### Source data

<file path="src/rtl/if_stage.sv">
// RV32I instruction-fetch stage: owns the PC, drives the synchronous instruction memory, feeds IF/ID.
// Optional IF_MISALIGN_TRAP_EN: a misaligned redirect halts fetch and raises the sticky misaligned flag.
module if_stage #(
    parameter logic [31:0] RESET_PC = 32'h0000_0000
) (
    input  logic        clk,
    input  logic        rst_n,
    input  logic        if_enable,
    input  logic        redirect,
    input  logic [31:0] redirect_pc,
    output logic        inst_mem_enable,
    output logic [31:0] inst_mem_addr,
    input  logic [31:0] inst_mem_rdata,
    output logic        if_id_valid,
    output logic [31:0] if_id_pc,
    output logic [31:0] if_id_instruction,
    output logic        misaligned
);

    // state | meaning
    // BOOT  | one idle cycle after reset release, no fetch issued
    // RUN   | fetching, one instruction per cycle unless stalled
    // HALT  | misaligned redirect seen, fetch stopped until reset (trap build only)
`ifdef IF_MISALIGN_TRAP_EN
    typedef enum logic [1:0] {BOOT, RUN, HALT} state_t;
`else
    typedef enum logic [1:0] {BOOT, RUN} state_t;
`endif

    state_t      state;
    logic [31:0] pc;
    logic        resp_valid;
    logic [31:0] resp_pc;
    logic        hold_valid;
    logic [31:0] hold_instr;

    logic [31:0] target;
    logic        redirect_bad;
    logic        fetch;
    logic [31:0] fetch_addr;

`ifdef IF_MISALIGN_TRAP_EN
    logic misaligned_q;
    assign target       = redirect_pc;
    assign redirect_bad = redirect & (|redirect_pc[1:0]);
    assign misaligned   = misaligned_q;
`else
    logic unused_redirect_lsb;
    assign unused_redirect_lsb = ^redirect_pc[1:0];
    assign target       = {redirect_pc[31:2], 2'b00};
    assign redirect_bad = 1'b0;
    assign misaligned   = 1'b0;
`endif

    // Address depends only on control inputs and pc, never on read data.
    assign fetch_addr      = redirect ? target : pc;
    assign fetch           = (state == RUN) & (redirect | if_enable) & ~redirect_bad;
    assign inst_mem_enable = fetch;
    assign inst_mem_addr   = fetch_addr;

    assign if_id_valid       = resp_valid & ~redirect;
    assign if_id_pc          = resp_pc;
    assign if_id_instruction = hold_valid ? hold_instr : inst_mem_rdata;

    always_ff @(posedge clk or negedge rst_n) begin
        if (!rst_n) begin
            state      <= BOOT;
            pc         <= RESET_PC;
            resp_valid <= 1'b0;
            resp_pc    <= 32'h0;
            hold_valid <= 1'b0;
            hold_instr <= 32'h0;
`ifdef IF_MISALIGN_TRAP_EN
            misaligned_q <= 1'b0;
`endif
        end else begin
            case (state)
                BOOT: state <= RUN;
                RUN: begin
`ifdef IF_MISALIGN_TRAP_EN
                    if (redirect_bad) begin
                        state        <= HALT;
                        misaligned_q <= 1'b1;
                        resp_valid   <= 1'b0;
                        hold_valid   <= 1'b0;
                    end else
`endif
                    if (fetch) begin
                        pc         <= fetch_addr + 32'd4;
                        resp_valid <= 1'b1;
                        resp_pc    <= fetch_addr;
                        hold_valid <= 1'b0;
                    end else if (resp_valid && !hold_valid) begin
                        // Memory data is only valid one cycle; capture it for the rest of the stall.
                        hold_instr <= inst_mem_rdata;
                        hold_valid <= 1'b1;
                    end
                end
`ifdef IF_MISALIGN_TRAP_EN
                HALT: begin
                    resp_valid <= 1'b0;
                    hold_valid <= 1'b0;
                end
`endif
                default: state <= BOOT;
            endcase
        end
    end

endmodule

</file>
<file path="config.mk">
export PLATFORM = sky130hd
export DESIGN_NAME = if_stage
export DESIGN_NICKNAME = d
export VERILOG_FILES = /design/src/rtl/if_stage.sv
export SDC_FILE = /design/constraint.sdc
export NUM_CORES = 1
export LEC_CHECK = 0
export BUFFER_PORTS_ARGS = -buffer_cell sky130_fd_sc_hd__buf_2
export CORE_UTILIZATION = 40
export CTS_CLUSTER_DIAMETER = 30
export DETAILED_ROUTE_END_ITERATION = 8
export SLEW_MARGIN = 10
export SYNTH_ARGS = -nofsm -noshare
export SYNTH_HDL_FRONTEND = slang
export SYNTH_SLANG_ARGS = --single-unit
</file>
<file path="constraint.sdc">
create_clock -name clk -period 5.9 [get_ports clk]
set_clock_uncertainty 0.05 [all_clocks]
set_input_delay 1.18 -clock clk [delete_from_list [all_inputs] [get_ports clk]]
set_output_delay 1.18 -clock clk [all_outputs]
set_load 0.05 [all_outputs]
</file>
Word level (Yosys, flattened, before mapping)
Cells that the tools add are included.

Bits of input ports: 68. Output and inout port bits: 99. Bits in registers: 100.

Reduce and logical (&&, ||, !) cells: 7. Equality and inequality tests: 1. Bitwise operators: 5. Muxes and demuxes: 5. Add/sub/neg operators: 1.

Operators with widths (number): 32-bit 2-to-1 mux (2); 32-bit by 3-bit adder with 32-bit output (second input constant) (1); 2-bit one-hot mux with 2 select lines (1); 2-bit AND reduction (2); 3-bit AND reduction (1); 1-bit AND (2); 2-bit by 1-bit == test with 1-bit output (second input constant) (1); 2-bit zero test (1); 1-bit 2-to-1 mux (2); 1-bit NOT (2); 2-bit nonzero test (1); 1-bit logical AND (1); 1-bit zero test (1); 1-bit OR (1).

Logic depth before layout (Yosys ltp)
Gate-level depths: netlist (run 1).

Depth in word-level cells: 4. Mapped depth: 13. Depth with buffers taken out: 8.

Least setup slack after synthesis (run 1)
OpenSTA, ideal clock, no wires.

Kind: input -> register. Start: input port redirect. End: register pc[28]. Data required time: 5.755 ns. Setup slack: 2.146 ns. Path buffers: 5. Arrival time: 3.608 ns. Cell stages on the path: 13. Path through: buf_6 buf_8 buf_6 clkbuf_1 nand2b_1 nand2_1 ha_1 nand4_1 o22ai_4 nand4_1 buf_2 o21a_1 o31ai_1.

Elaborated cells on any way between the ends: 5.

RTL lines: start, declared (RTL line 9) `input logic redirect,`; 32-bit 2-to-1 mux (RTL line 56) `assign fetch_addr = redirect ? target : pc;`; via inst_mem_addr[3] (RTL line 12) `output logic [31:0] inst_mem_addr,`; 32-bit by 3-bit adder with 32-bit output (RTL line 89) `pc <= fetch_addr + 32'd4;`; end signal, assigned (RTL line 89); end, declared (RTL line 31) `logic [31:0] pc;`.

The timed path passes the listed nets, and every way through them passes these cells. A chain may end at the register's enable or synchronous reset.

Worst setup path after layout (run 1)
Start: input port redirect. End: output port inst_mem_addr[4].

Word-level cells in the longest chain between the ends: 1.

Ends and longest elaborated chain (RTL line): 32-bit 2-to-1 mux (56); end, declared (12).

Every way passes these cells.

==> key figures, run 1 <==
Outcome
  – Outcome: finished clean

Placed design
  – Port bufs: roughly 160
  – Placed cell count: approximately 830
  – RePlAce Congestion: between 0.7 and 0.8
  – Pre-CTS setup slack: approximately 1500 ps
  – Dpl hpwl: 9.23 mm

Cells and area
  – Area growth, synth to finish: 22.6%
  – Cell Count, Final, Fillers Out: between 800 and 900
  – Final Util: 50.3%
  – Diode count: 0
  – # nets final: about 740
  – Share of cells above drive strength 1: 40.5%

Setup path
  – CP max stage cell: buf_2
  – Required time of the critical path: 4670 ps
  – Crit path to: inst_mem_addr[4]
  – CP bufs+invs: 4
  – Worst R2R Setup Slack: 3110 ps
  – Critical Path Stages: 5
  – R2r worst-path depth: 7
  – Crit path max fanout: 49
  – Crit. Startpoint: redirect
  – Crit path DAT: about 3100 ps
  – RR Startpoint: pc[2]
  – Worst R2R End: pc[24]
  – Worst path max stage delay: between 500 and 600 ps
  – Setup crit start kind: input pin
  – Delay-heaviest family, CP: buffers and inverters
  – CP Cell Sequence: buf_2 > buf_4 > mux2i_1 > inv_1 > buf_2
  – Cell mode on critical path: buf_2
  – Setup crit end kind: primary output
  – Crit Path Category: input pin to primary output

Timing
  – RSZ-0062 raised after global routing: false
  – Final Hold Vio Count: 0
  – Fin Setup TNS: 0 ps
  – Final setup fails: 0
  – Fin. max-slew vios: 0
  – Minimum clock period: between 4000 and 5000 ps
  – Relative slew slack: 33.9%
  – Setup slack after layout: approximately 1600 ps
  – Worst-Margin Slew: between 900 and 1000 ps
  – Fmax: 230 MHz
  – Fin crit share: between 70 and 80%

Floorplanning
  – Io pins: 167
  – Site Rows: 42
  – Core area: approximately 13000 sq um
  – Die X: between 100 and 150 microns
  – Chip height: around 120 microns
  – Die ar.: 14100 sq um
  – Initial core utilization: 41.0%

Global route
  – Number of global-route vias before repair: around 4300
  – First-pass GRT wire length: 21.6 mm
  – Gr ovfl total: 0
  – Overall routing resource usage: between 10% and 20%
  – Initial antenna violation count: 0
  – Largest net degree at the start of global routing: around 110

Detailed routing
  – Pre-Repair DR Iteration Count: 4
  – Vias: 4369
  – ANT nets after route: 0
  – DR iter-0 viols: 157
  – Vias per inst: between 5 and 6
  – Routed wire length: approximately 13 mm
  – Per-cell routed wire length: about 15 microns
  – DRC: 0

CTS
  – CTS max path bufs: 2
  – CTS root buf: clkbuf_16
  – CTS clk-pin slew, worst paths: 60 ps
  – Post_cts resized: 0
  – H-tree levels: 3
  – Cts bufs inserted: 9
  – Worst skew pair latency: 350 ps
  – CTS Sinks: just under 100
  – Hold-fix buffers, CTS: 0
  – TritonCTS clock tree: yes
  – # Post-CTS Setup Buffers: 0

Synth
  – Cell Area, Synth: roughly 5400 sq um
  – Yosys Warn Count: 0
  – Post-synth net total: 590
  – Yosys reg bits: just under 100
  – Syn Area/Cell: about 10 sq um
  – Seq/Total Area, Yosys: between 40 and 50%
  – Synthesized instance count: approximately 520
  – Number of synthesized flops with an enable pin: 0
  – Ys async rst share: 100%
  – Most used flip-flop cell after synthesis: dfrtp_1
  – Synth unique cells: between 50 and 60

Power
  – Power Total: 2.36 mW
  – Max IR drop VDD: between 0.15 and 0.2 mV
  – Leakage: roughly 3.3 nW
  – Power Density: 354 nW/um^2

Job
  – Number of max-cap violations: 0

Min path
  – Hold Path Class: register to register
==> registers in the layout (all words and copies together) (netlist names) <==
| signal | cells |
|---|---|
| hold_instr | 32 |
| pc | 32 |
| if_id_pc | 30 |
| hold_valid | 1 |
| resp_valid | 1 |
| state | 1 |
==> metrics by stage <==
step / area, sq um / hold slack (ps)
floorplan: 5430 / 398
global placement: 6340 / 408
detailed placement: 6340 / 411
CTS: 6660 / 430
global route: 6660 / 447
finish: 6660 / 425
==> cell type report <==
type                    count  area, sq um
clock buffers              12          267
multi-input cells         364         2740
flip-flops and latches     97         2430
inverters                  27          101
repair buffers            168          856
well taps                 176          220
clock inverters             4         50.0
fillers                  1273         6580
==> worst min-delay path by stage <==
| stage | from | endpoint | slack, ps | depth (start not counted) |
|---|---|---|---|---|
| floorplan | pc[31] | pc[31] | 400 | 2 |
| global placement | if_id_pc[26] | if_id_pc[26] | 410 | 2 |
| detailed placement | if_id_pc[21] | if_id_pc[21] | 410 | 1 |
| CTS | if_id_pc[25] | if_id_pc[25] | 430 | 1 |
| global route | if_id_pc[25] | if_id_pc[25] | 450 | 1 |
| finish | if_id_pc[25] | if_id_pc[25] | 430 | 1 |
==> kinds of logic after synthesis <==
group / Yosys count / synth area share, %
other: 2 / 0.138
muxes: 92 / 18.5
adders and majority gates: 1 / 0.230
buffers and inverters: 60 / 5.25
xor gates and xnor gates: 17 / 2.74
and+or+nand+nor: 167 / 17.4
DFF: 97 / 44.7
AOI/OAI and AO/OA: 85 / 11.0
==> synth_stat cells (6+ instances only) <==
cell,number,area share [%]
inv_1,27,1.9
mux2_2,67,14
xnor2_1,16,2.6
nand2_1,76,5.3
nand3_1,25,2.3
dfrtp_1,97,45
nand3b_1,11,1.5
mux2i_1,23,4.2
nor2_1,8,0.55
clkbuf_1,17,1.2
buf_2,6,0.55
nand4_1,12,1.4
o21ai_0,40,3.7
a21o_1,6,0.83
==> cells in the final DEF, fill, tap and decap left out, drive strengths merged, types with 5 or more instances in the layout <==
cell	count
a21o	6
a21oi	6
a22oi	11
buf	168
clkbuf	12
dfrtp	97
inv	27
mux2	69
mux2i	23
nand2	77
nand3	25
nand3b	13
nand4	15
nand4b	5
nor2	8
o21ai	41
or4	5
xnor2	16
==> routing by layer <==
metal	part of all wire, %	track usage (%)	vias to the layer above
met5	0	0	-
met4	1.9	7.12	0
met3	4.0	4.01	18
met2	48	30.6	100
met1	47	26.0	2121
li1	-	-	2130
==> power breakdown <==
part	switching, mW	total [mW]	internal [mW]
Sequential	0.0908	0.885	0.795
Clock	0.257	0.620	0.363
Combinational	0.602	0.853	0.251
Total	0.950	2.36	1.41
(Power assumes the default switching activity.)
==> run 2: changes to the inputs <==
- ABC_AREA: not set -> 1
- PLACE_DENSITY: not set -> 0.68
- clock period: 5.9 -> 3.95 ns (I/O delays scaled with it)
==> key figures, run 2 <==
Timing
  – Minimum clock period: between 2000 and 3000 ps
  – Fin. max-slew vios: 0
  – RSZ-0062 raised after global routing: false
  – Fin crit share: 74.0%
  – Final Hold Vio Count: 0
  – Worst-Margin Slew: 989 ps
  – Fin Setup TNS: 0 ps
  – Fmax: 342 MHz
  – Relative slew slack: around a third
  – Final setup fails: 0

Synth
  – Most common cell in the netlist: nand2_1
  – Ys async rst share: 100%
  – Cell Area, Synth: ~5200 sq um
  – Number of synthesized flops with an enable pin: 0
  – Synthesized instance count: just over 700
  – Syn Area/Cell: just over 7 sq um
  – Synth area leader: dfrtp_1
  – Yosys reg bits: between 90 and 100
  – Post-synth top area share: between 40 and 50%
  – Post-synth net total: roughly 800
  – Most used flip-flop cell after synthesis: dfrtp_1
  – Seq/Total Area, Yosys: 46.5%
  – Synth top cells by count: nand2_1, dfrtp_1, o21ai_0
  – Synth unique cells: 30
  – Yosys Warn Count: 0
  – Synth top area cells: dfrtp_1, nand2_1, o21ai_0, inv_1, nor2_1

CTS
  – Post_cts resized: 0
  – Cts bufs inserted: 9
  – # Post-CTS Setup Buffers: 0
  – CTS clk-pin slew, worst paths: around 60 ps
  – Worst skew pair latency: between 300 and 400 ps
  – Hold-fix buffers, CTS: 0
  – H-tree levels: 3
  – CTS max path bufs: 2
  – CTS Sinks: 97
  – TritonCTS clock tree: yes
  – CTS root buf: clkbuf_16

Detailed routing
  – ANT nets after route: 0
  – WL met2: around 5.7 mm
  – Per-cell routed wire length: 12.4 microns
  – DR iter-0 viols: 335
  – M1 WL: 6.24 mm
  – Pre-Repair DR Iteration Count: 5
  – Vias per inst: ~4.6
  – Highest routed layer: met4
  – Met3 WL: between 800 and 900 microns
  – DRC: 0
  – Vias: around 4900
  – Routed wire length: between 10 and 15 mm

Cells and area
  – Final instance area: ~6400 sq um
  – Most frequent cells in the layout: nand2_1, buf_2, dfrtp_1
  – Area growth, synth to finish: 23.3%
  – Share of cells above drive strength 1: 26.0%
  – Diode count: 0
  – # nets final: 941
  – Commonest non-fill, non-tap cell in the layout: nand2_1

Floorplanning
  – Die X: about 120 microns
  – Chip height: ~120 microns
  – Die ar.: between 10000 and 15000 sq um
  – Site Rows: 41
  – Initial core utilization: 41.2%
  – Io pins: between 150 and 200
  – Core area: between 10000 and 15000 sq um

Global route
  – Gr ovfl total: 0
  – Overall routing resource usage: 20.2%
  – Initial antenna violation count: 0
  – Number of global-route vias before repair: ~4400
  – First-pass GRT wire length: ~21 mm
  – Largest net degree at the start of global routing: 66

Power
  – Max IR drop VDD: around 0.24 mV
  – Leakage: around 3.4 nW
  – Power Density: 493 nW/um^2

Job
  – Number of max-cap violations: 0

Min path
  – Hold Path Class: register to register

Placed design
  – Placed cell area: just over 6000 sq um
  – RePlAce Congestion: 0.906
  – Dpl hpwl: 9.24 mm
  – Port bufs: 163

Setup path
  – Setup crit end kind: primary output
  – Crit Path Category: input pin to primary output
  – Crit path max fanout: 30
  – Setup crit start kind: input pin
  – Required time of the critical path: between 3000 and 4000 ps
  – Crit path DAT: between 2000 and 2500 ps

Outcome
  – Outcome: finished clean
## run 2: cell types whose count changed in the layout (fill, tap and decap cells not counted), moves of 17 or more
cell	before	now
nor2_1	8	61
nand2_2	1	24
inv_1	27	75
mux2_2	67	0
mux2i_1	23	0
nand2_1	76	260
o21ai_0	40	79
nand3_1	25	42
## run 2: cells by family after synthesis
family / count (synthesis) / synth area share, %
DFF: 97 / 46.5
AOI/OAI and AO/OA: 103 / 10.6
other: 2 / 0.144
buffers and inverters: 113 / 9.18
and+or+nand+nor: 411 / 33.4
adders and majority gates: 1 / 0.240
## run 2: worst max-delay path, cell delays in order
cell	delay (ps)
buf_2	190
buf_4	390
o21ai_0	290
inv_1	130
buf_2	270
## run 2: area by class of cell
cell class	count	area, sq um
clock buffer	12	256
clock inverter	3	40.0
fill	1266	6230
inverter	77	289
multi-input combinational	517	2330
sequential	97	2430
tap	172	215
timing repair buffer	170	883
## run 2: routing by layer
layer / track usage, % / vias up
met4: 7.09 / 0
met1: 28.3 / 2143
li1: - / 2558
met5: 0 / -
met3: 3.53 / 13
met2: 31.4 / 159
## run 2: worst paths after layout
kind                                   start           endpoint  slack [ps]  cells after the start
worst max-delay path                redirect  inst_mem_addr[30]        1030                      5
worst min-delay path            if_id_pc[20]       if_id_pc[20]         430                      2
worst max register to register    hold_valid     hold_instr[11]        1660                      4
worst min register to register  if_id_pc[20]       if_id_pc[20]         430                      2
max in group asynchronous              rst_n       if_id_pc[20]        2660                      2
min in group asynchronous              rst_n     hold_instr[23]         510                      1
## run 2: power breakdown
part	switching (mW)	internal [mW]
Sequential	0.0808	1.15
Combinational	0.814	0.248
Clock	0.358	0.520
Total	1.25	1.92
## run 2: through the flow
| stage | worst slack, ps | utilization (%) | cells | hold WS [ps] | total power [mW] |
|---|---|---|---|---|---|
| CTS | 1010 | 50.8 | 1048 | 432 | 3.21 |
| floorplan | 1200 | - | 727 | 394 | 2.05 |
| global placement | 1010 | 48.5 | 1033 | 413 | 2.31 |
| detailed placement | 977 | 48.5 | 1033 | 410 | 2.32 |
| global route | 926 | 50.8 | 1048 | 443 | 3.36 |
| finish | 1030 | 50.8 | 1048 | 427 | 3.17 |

######

Task directions = Wherever the word "group" turns up in the records, copy out the line it is on.

Response to this exercise =
group / Yosys count / synth area share, %
max in group asynchronous              rst_n       if_id_pc[20]        2660                      2
min in group asynchronous              rst_n     hold_instr[23]         510                      1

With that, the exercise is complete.